The court is accountable to no one; it does not have to adhere to established lawmaking and judicial processes. Specifically, the court has not had to clearly define its standards for how laws are written, adjudicated, and enforced. The adjudication of the law particularly shows lack of judicial rigor. The vague language of the ICC’s statute enables judges to interpret the law at their own discretion and with substantial latitude. The combination of the unclear definition of the crimes and the power held by the prosecutor and the court risks the allowance of the broadening of the definition of the crimes and the inappropriate accusation of individuals for inconclusively defined crimes of atrocity.
At the core of the ICC’s existence—and directly leading to the suboptimal organization described above—is the uneven understanding of international matters of power and force. To interpret the roles of appropriate force and diplomacy in the international arena necessarily as matters of law is potentially dangerous. Its understanding of such matters is at the foundation of its effectiveness as a deterrent to heinous crimes against people.

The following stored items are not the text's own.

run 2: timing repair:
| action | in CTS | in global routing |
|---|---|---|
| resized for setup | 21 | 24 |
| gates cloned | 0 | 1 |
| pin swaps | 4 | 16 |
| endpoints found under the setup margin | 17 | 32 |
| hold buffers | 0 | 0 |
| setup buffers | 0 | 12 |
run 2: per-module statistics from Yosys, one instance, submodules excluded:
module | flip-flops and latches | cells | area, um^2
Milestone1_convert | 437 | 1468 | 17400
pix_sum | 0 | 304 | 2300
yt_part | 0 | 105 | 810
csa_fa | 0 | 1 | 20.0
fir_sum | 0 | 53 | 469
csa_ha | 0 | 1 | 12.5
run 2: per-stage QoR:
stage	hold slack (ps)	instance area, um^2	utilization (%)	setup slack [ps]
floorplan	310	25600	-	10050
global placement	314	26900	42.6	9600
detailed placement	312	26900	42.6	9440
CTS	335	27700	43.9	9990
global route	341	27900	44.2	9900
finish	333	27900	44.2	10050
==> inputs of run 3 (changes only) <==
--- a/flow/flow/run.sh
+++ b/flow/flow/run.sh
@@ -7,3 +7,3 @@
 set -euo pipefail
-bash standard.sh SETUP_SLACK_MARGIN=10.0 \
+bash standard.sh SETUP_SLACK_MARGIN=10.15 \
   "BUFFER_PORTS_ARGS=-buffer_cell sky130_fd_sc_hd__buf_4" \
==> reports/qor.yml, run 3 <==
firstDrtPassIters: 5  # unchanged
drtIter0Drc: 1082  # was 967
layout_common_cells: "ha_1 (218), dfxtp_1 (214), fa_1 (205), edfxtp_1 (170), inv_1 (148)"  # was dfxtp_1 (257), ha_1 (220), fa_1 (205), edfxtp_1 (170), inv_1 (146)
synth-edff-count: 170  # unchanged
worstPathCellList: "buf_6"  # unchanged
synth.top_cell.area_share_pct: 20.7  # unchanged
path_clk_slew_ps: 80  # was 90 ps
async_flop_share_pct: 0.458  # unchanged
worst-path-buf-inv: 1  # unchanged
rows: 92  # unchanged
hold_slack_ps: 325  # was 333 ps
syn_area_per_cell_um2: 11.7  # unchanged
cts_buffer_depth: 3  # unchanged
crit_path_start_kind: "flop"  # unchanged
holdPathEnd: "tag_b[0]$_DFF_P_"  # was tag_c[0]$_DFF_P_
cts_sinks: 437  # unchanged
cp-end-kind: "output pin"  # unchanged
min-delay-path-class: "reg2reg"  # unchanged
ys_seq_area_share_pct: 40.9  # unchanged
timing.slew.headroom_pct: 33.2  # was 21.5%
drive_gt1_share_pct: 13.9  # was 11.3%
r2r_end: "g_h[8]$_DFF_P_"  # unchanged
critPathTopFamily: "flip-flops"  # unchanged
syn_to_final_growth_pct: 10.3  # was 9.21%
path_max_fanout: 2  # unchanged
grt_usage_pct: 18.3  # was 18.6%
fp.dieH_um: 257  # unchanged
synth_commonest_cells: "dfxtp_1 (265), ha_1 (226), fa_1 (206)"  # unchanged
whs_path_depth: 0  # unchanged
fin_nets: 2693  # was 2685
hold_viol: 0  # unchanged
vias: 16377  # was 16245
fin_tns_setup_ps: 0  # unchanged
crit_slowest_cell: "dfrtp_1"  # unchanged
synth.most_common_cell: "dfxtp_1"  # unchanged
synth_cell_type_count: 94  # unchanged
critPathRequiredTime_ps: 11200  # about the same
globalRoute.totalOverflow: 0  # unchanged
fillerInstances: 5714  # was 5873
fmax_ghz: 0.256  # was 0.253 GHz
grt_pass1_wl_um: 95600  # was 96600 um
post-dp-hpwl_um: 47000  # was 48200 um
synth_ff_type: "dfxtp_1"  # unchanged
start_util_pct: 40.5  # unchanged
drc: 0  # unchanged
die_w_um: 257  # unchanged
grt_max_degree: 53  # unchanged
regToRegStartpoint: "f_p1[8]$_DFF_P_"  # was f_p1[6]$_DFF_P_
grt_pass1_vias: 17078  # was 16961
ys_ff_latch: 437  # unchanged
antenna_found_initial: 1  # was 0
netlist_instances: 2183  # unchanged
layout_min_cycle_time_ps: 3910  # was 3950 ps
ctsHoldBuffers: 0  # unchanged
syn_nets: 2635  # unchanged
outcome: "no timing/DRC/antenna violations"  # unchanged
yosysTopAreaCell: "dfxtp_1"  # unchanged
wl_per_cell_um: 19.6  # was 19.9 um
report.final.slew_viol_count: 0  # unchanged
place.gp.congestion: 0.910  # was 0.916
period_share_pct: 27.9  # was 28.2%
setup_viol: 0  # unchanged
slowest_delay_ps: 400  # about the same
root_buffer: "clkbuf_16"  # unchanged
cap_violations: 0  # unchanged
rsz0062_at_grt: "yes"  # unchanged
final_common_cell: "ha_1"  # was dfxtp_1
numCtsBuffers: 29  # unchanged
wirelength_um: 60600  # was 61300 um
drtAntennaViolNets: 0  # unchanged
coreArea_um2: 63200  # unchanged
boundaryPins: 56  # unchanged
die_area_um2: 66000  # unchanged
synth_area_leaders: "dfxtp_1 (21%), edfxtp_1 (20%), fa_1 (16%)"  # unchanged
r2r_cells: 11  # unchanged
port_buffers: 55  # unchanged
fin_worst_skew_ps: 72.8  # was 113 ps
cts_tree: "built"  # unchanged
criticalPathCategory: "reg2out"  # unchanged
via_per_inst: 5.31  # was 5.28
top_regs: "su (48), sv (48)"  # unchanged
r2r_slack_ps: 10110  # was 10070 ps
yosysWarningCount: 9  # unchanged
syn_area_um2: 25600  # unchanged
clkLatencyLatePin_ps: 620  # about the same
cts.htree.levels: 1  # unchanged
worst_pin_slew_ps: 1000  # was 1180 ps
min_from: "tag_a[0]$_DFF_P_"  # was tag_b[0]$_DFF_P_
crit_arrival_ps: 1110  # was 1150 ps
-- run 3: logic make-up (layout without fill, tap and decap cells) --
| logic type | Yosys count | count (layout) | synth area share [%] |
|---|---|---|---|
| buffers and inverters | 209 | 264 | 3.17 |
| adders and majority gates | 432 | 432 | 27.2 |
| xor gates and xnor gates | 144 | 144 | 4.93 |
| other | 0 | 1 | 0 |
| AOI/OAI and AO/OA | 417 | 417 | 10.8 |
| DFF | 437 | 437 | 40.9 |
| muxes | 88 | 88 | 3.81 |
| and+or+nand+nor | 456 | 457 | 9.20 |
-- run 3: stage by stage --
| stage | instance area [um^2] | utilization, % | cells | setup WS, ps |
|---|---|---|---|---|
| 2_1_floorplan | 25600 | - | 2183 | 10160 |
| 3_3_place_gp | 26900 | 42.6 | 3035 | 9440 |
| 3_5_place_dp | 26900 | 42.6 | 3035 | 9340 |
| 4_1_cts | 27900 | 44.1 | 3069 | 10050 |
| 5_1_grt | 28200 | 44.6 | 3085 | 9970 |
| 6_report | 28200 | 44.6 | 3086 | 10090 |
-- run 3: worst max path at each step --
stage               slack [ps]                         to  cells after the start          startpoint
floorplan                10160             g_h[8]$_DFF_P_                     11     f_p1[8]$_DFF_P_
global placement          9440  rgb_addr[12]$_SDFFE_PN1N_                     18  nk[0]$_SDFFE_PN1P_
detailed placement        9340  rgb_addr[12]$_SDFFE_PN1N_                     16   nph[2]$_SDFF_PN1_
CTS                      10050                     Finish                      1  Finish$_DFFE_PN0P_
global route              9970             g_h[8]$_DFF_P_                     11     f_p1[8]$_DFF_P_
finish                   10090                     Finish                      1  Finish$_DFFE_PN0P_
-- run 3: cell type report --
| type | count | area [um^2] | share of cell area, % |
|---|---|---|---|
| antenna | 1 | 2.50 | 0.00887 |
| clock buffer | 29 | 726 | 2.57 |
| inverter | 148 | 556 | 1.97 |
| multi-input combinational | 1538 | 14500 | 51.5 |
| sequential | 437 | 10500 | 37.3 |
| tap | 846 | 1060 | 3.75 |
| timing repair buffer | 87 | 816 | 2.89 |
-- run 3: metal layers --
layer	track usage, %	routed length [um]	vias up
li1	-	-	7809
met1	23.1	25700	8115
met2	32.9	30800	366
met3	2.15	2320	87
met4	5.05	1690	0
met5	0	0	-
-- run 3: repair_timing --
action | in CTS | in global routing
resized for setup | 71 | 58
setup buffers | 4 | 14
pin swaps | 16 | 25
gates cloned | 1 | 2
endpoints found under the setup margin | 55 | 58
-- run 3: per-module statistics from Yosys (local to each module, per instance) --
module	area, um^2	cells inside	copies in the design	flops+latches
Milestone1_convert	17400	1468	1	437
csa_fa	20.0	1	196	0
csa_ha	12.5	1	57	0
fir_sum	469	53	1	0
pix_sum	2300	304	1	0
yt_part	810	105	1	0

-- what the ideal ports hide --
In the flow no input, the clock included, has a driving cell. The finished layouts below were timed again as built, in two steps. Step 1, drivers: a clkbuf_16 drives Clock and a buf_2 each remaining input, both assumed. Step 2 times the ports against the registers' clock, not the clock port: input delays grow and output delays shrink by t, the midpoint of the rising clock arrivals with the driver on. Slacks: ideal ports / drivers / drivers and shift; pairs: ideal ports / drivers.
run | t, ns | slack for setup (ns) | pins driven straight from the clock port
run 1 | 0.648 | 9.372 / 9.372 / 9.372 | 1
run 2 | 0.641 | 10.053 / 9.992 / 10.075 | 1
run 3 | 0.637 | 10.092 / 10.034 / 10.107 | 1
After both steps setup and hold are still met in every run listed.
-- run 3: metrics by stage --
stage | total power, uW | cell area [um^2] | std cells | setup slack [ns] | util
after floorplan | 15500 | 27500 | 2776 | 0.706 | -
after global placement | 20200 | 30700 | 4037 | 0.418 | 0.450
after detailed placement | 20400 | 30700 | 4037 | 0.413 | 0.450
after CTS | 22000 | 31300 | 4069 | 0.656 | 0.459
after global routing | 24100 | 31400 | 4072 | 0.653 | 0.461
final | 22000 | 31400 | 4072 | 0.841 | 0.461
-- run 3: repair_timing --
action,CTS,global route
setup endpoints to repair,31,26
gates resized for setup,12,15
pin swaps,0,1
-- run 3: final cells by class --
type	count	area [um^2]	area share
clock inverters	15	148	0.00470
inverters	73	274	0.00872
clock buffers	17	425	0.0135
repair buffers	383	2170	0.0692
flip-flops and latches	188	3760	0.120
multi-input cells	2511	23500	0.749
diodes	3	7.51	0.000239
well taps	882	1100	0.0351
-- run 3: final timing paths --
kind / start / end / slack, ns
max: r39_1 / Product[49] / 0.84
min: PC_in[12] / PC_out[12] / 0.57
Background: an optimization exercise with open tools, aiming at small area, a short achievable clock period and few clock cycles. Do not read the settings as production practice. Only simulation tests tie the RTL to the original design; equivalence was not proved. Power figures rest on the tool's default switching activity, not on a simulated workload.

--- flow/design.v ---
`timescale 1ns / 1ps
module matrix_alu (
    input wire clk,
    input wire rst_n,
    input wire        start,
    input wire [2:0]  opcode,      
    input wire [15:0] scalar_val,  
    input wire [1:0]  slot_a_idx,  
    input wire [1:0]  slot_b_idx,  
    output reg        done,        
    output reg        error,       
    output reg [1:0]  mem_rd_slot, 
    output reg [2:0]  mem_rd_row,
    output reg [2:0]  mem_rd_col,
    input  wire [15:0] mem_rd_data, 
    input wire [2:0]  mem_current_m, 
    input wire [2:0]  mem_current_n,
    output wire [1:0]  mem_wr_slot, 
    output reg [2:0]  mem_wr_row,
    output reg [2:0]  mem_wr_col,
    output reg [15:0] mem_wr_data,
    output reg        mem_wr_we,
    output reg [2:0]  mem_res_m,   
    output reg [2:0]  mem_res_n,
    output reg        mem_dim_we   
);
    localparam OP_ADD = 3'b000;
    localparam OP_SUB = 3'b001;
    localparam OP_MUL = 3'b010;
    localparam OP_SCA = 3'b011;
    localparam OP_TRA = 3'b100;
    localparam SLOT_C = 2'd2;
    localparam S_IDLE        = 0;
    localparam S_GET_DIM_A   = 1;
    localparam S_GET_DIM_B   = 2;
    localparam S_CHECK       = 3;
    localparam S_INIT_CALC   = 4;
    localparam S_READ_OP1    = 5; 
    localparam S_READ_OP2    = 6; 
    localparam S_MAT_MUL_ACC = 7; 
    localparam S_WRITE       = 8; 
    localparam S_DONE        = 9;
    localparam S_ERROR       = 10;
    reg [3:0] state;
    reg [2:0] dim_ma, dim_na, dim_mb, dim_nb;
    reg [2:0] i, j, k;
    reg signed [15:0] reg_op_a;
    reg signed [15:0] reg_op_b;
    reg signed [31:0] accumulator; 
    assign mem_wr_slot = SLOT_C;
    always @(posedge clk or negedge rst_n) begin
        if (!rst_n) begin
            state <= S_IDLE;
            done <= 0; error <= 0;
            mem_wr_we <= 0; mem_dim_we <= 0;
            i <= 0; j <= 0; k <= 0;
            mem_res_m <= 0; mem_res_n <= 0;
            dim_ma <=0; dim_na<=0; dim_mb<=0; dim_nb<=0;
            reg_op_a <= 0; reg_op_b <= 0; accumulator <= 0;
        end else begin
            mem_wr_we <= 0;
            mem_dim_we <= 0;
            done <= 0;
            if (start) error <= 0;
            case (state)
                S_IDLE: if (start) state <= S_GET_DIM_A;
                S_GET_DIM_A: begin
                    dim_ma <= mem_current_m; 
                    dim_na <= mem_current_n;
                    state <= S_GET_DIM_B;
                end
                S_GET_DIM_B: begin
                    dim_mb <= mem_current_m;
                    dim_nb <= mem_current_n;
                    state <= S_CHECK; 
                end
                S_CHECK: begin
                    case (opcode)
                        OP_ADD, OP_SUB: begin
                            if (dim_ma == dim_mb && dim_na == dim_nb) begin
                                mem_res_m <= dim_ma; mem_res_n <= dim_na;
                                state <= S_INIT_CALC;
                            end else state <= S_ERROR;
                        end
                        OP_MUL: begin
                            if (dim_na == dim_mb) begin  
                                mem_res_m <= dim_ma; mem_res_n <= dim_nb;
                                state <= S_INIT_CALC;
                            end else state <= S_ERROR;
                        end
                        OP_TRA: begin
                            mem_res_m <= dim_na; mem_res_n <= dim_ma; 
                            state <= S_INIT_CALC;
                        end
                        OP_SCA: begin
                            mem_res_m <= dim_ma; mem_res_n <= dim_na;
                            state <= S_INIT_CALC;
                        end
                        default: state <= S_ERROR;
                    endcase
                end
                S_INIT_CALC: begin
                    mem_dim_we <= 1;  
                    i <= 0; j <= 0; k <= 0;
                    accumulator <= 0;
                    state <= S_READ_OP1;
                end
                S_READ_OP1: begin
                    reg_op_a <= mem_rd_data;  
                    if (opcode == OP_TRA || opcode == OP_SCA) begin
                        state <= S_WRITE; 
                    end else if (opcode == OP_MUL) begin
                        state <= S_MAT_MUL_ACC; 
                    end else begin
                        state <= S_READ_OP2; 
                    end
                end
                S_READ_OP2: begin
                    reg_op_b <= mem_rd_data;  
                    state <= S_WRITE;
                end
                S_MAT_MUL_ACC: begin
                    accumulator <= accumulator + $signed(reg_op_a) * $signed(mem_rd_data);
                    if (k == dim_na - 1) begin
                        state <= S_WRITE;
                    end else begin
                        k <= k + 1;
                        state <= S_READ_OP1;  
                    end
                end
                S_WRITE: begin
                    mem_wr_we <= 1;
                    mem_wr_row <= i;
                    mem_wr_col <= j;
                    case (opcode)
                        OP_ADD: mem_wr_data <= $signed(reg_op_a) + $signed(reg_op_b);
                        OP_SUB: mem_wr_data <= $signed(reg_op_a) - $signed(reg_op_b);
                        OP_SCA: mem_wr_data <= $signed(reg_op_a) * $signed(scalar_val);
                        OP_TRA: mem_wr_data <= reg_op_a;
                        OP_MUL: mem_wr_data <= accumulator[15:0];
                    endcase
                    if (j == mem_res_n - 1) begin
                        j <= 0;
                        if (i == mem_res_m - 1) begin
                            state <= S_DONE;
                        end else begin
                            i <= i + 1;
                            k <= 0; accumulator <= 0;
                            state <= S_READ_OP1;
                        end
                    end else begin
                        j <= j + 1;
                        k <= 0; accumulator <= 0;
                        state <= S_READ_OP1;
                    end
                end
                S_DONE: begin
                    done <= 1;
                    if (!start) state <= S_IDLE;
                end
                S_ERROR: begin
                    error <= 1;
                    if (!start) state <= S_IDLE;
                end
            endcase
        end
    end
    always @(*) begin
        mem_rd_slot = slot_a_idx;
        mem_rd_row = 0;
        mem_rd_col = 0;
        case (state)
            S_IDLE:      mem_rd_slot = slot_a_idx;
            S_GET_DIM_A: mem_rd_slot = slot_a_idx;  
            S_GET_DIM_B: mem_rd_slot = slot_b_idx;  
            S_READ_OP1: begin
                mem_rd_slot = slot_a_idx;
                if (opcode == OP_TRA) begin
                    mem_rd_row = j;  
                    mem_rd_col = i;
                end else if (opcode == OP_MUL) begin
                    mem_rd_row = i;  
                    mem_rd_col = k;
                end else begin
                    mem_rd_row = i;  
                    mem_rd_col = j;
                end
            end
            S_READ_OP2: begin
                mem_rd_slot = slot_b_idx;
                mem_rd_row = i; 
                mem_rd_col = j;
            end
            S_MAT_MUL_ACC: begin
                mem_rd_slot = slot_b_idx;
                mem_rd_row = k;  
                mem_rd_col = j;
            end
        endcase
    end
endmodule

The complexity of international relationships—whether they are economic, religious, historical, or military—that can override the “justice” rendered by the court limits the authority of the ICC. If nations independently do nothing to support a decision against a perpetrator of an atrocious or aggressive crime, why would the perpetrator feel deterred by the mere possibility of future legal action?
In the case of Syria, it does not look like the jihadists would be at all threatened by legal action. And interestingly, the ICC cannot mandate the execution of a convicted perpetrator. That is why the ICC wants, in certain instances, to supplant the judicial systems of smaller and weaker countries to “control” justice and perhaps effect a deterrent rather than encourage the warring countries to resolve questions of criminality as part of a comprehensive solution to their problems.
I am not criticizing the aim of the court to prosecute and punish perpetrators of atrocious human crimes. However, the ICC must be structurally changed so that it is understood and respected by its member states and is protected against political pressure. If it were organized better, then I would have agreed with Ban Ki-moon to bring this crisis forward to the ICC.